Introduction to Statistics in Psychology: PSY 201 - Department of ...

PSY 201 1
Introduction to Statistics in Psychology: PSY 201
Greg Francis, PhD
Department of Psychological Sciences
Psychological Sciences Building, Room 3174
(765) 494-6934
email: gfrancis@purdue.edu
http://www1.psych.purdue.edu/∼gfrancis/Classes/PSY201/
Homework 8
Due: 18 October 2009
Hand in your answers on a separate sheet of paper.
(1) A researcher develops a new theory that predicts that vegetarians will have more of a particular
vitamin in their blood than non-vegetarians. An experiment is conducted and vegetarians do have
more of the vitamin, but the difference is not significant. The probability value is 0.13. Should the
experimenter’s confidence in the theory increase, decrease, or stay the same Explain your choice.

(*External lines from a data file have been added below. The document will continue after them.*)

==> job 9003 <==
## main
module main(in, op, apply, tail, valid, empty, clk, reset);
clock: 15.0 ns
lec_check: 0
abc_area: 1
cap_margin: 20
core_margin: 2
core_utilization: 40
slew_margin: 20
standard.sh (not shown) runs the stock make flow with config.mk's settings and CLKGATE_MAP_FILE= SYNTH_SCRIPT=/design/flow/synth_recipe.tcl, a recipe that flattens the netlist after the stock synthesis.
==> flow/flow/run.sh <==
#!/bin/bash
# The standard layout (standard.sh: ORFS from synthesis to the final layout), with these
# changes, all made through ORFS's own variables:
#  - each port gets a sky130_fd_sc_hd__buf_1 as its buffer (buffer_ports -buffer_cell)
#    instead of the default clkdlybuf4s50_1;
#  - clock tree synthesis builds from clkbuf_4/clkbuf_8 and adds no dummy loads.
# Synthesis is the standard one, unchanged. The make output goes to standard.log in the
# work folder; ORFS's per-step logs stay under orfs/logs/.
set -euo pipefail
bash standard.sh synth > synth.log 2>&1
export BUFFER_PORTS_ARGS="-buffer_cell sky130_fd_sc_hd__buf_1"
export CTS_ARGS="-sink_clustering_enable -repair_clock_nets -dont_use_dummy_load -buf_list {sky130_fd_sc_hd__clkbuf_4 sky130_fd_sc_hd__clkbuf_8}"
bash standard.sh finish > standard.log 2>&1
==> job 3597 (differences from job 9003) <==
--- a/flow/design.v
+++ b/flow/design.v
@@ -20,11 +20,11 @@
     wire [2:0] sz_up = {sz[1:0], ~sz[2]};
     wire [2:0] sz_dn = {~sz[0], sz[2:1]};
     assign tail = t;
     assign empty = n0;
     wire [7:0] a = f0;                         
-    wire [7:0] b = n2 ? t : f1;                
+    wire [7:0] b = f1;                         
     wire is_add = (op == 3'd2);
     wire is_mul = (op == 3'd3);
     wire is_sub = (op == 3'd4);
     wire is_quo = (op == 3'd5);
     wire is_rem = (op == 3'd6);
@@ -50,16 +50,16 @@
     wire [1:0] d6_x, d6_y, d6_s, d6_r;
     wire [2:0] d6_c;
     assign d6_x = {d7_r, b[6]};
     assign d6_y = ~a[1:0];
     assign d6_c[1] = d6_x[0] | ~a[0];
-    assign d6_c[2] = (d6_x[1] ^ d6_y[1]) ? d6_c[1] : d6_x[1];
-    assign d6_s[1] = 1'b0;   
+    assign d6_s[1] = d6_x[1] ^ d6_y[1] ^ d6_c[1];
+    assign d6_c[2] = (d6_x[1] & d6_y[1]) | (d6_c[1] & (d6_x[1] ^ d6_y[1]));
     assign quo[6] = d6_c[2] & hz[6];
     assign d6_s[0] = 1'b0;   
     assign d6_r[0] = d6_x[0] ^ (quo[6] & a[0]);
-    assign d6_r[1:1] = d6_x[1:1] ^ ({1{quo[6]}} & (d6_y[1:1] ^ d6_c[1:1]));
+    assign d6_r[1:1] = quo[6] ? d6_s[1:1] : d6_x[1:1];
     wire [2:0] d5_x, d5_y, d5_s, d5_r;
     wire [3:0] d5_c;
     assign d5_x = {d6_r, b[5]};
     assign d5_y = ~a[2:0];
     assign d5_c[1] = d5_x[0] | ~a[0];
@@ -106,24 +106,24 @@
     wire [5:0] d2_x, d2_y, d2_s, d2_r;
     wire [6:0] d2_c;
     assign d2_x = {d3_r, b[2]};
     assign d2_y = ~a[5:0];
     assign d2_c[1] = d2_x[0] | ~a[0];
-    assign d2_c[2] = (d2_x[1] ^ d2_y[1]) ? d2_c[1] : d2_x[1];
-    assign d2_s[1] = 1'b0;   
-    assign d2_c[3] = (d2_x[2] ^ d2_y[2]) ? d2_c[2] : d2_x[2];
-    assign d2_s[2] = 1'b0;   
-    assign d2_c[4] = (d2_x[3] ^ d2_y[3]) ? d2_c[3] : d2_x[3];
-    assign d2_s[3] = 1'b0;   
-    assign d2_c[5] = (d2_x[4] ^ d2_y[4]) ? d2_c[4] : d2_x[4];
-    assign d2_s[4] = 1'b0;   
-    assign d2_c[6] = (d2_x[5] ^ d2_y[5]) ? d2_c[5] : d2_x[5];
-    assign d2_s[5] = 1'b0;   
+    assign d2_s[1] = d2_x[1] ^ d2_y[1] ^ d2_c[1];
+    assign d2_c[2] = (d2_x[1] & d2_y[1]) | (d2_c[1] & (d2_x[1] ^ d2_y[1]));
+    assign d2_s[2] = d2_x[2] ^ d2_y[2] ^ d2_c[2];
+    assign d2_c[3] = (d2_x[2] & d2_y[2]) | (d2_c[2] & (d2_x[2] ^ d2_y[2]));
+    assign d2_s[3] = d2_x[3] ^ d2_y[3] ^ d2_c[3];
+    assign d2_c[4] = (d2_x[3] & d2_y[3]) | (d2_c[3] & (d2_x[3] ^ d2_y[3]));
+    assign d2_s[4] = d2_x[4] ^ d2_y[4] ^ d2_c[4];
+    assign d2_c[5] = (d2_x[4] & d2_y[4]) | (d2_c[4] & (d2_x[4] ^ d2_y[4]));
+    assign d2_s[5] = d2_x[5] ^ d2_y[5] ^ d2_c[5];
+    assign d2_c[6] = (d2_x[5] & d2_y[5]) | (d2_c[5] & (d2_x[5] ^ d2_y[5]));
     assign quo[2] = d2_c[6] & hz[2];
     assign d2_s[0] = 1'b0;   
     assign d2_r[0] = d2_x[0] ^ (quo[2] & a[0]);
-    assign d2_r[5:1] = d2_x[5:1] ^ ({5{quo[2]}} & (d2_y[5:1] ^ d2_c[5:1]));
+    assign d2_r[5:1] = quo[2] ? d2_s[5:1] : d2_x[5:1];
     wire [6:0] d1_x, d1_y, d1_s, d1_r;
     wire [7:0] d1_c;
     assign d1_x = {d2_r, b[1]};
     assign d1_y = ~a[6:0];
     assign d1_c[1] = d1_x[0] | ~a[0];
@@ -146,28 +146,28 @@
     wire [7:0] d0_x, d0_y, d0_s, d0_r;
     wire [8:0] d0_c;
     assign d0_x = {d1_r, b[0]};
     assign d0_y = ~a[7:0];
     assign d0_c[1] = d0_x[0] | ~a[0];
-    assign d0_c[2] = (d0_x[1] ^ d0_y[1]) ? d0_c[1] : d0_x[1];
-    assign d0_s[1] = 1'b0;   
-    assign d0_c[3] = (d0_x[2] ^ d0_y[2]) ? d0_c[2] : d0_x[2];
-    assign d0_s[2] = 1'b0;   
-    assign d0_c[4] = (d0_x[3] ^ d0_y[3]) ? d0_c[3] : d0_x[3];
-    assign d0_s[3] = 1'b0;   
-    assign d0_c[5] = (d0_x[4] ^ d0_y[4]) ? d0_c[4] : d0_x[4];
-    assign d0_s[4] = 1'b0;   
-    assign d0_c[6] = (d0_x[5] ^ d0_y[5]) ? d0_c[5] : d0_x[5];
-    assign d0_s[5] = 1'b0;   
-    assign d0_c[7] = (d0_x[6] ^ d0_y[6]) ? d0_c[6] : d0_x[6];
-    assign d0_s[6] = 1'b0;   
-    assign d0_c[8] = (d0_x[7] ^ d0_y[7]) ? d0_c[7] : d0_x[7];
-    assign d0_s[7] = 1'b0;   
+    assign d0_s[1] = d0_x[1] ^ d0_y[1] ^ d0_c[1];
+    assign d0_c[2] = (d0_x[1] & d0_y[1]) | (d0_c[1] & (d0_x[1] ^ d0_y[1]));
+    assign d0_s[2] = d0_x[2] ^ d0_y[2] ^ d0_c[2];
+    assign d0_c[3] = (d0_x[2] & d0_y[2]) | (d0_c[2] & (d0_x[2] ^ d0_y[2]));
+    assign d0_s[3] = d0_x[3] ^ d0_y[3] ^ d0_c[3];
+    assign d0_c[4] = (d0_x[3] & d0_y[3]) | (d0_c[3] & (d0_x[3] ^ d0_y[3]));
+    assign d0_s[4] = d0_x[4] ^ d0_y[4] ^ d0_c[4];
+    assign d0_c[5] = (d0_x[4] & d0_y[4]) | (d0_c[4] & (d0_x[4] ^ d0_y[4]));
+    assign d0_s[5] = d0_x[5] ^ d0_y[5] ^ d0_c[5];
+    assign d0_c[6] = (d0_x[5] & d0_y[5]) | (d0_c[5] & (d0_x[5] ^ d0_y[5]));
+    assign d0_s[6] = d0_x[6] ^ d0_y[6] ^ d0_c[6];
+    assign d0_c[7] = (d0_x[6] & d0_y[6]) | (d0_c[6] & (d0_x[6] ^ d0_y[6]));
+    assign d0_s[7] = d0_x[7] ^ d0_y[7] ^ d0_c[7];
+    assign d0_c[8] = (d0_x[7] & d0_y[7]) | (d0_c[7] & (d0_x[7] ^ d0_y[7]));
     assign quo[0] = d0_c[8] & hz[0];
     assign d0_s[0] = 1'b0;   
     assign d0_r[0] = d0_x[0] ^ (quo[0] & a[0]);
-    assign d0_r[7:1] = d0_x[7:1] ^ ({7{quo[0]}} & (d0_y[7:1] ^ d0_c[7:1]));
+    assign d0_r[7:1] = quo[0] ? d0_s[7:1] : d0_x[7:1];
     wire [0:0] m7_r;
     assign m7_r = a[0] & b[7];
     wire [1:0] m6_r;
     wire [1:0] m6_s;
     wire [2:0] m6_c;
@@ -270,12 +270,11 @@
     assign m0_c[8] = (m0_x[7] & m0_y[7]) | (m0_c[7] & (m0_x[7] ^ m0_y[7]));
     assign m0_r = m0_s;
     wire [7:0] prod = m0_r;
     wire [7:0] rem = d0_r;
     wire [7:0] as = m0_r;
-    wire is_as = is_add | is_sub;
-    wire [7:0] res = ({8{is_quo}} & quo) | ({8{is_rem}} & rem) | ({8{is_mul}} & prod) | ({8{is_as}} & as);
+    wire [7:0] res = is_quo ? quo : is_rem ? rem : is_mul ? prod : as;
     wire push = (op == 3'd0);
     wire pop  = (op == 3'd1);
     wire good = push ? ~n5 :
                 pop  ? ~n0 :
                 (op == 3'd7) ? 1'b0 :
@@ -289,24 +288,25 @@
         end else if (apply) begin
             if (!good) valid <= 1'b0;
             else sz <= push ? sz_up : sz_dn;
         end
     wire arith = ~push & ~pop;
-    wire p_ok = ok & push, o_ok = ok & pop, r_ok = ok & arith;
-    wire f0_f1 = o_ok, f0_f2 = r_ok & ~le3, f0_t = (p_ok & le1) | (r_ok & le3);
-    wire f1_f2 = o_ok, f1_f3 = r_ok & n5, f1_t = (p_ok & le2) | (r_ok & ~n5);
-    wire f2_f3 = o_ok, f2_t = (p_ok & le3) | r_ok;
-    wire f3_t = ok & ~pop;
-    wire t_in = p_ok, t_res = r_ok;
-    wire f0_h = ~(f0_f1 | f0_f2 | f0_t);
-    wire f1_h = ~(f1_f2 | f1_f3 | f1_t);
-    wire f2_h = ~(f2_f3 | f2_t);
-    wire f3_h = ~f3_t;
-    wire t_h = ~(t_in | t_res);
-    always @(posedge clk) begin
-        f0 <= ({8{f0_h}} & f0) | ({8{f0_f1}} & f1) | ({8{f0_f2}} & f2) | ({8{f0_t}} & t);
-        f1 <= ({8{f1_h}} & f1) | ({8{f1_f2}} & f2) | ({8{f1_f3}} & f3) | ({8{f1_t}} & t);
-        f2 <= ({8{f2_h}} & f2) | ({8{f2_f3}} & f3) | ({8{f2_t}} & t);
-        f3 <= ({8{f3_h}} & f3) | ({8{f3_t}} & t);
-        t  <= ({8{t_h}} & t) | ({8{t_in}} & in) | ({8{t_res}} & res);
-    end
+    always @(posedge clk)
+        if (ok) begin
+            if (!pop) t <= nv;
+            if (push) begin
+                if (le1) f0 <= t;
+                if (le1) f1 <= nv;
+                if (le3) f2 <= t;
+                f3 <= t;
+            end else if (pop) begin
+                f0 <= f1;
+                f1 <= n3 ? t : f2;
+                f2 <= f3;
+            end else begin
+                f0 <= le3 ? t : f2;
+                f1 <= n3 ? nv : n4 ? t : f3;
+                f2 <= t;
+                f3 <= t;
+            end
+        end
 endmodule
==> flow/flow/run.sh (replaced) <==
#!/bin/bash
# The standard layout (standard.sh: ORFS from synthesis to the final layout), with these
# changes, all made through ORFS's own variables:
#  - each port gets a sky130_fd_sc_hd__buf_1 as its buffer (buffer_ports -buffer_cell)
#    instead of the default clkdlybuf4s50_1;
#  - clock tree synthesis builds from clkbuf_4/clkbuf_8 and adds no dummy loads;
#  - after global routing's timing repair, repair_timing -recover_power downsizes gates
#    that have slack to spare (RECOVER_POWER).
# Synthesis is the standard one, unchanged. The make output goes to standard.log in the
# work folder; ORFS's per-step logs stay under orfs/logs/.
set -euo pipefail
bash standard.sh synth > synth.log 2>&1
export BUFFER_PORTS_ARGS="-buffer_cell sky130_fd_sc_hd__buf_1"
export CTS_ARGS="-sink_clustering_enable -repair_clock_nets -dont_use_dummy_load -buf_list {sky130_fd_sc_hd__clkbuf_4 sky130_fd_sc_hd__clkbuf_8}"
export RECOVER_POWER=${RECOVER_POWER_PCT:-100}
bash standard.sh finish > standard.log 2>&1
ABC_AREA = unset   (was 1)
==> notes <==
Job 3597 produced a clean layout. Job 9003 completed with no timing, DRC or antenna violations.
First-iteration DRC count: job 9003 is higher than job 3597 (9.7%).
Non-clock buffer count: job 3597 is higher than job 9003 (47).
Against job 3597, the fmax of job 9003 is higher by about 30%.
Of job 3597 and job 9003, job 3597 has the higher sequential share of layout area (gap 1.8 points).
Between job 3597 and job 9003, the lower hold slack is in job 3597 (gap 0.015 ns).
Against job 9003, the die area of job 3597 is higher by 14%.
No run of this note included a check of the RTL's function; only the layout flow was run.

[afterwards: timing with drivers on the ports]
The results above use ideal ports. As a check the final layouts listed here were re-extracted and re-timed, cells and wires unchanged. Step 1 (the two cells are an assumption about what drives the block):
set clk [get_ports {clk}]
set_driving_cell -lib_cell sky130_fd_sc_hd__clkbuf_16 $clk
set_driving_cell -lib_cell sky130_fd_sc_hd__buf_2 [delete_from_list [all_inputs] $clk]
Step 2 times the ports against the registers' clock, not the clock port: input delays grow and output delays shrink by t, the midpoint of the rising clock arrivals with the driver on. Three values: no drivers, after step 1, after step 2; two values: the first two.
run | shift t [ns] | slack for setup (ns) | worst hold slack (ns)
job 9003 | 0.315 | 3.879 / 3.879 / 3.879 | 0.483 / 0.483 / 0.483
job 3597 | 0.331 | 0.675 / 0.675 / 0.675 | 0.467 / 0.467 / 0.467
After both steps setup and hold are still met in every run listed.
Background: an optimization exercise with open tools, aiming at small area. Do not read the settings as production practice. The RTL was checked by simulation tests, not by an equivalence proof against the original design. The clock input has no modelled driver; a real chip could not lean on it and would need a root buffer or a full tree. Power is estimated from default activity; no workload was simulated.

run 1:
==> flow/design.v <==
module clk_gen
  #(
    parameter clk_freq = 50000000
  )
  (
  input clk,
  input rst,
  input [16:0] baud,
  output reg tx_clk,
  output reg rx_clk
);
  localparam [8:0] TX_R0 = 9'b000000000, TX_R1 = 9'b000000001, TX_RLAST = 9'b010110110;
  localparam [4:0] RX_R0 = 5'b00000, RX_R1 = 5'b00001, RX_R2 = 5'b00011, RX_RLAST = 5'b10011;
  reg [8:0] tx_r;
  reg [4:0] tx_q;
  reg [4:0] rx_r;
  reg [4:0] rx_q;
  reg tx_w, rx_w;
  wire b4800  = (baud == 17'd4800);
  wire b14400 = (baud == 17'd14400);
  wire b19200 = (baud == 17'd19200);
  wire b38400 = (baud == 17'd38400);
  wire b57600 = (baud == 17'd57600);
  wire b9600  = !(b4800 | b14400 | b19200 | b38400 | b57600);
  wire tx_ge = (b4800  & (tx_q >= 5'd24))
             | (b9600  & (tx_q >= 5'd12))
             | (b14400 & (tx_q >= 5'd8))
             | (b19200 & (tx_q >= 5'd6))
             | (b38400 & (tx_q >= 5'd3))
             | (b57600 & (tx_q >= 5'd2));
  wire rx_r_ge1 = (rx_r != RX_R0);
  wire rx_r_ge3 = (rx_r != RX_R0) && (rx_r != RX_R1) && (rx_r != RX_R2);
  wire rx_ge = (b4800  & ((rx_q > 5'd24) | ((rx_q == 5'd24) & rx_r_ge3)))
             | (b9600  & ((rx_q > 5'd12) | ((rx_q == 5'd12) & rx_r_ge1)))
             | (b14400 & ((rx_q > 5'd8)  | ((rx_q == 5'd8)  & rx_r_ge1)))
             | (b19200 & (rx_q >= 5'd6))
             | (b38400 & (rx_q >= 5'd3))
             | (b57600 & (rx_q >= 5'd2));
  wire tx_wrap = (tx_r == TX_RLAST);
  wire rx_wrap = (rx_r == RX_RLAST);
  always @(posedge clk or posedge rst) begin
    if(rst) begin
      tx_r <= TX_R1;
      tx_q <= 5'd0;
      tx_w <= 1'b0;
      tx_clk <= 1'b0;
      rx_r <= RX_R1;
      rx_q <= 5'd0;
      rx_w <= 1'b0;
      rx_clk <= 1'b0;
    end
    else begin
      tx_clk <= tx_w;
      tx_w <= !tx_w && tx_ge;
      if (tx_w) begin
        tx_r <= TX_R1;
        tx_q <= 5'd0;
      end
      else if (tx_wrap) begin
        tx_r <= TX_R0;
        tx_q <= tx_q + 5'd1;
      end
      else
        tx_r <= {tx_r[7:0], tx_r[8] ~^ tx_r[4]};
      rx_clk <= rx_w;
      rx_w <= !rx_w && rx_ge;
      if (rx_w) begin
        rx_r <= RX_R1;
        rx_q <= 5'd0;
      end
      else if (rx_wrap) begin
        rx_r <= RX_R0;
        rx_q <= rx_q + 5'd1;
      end
      else
        rx_r <= {rx_r[3:0], rx_r[4] ~^ rx_r[2]};
    end
  end
endmodule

(2) A significance test is performed and p = .20. Why can’t the experimenter claim that the
probability that the null hypothesis is true is .20
(3) You choose an alpha level of .01 and then analyze your data.
a) What is the probability that you will make a Type I error given that the null hypothesis is
true
b) What is the probability that you will make a Type I error given that the null hypothesis is
false
(4) Although there is a popular belief that herbal remedies such as Ginkgo biloba and Ginseng
may improve learning and memory in healthy adults, these effects are usually not supported by
well-controlled research (Peresson et al., 2004). In a typical study, a researcher obtains a sample
of n = 36 participants and has each person take the herbal supplements every day for 90 days. At
the end of the 90 days, each person takes a standardized memory test. For the general population,
scores from the test are normally distributed with a mean of µ = 80 and a standard deviation of
σ = 18. The sample of research participants had an average of X = 84.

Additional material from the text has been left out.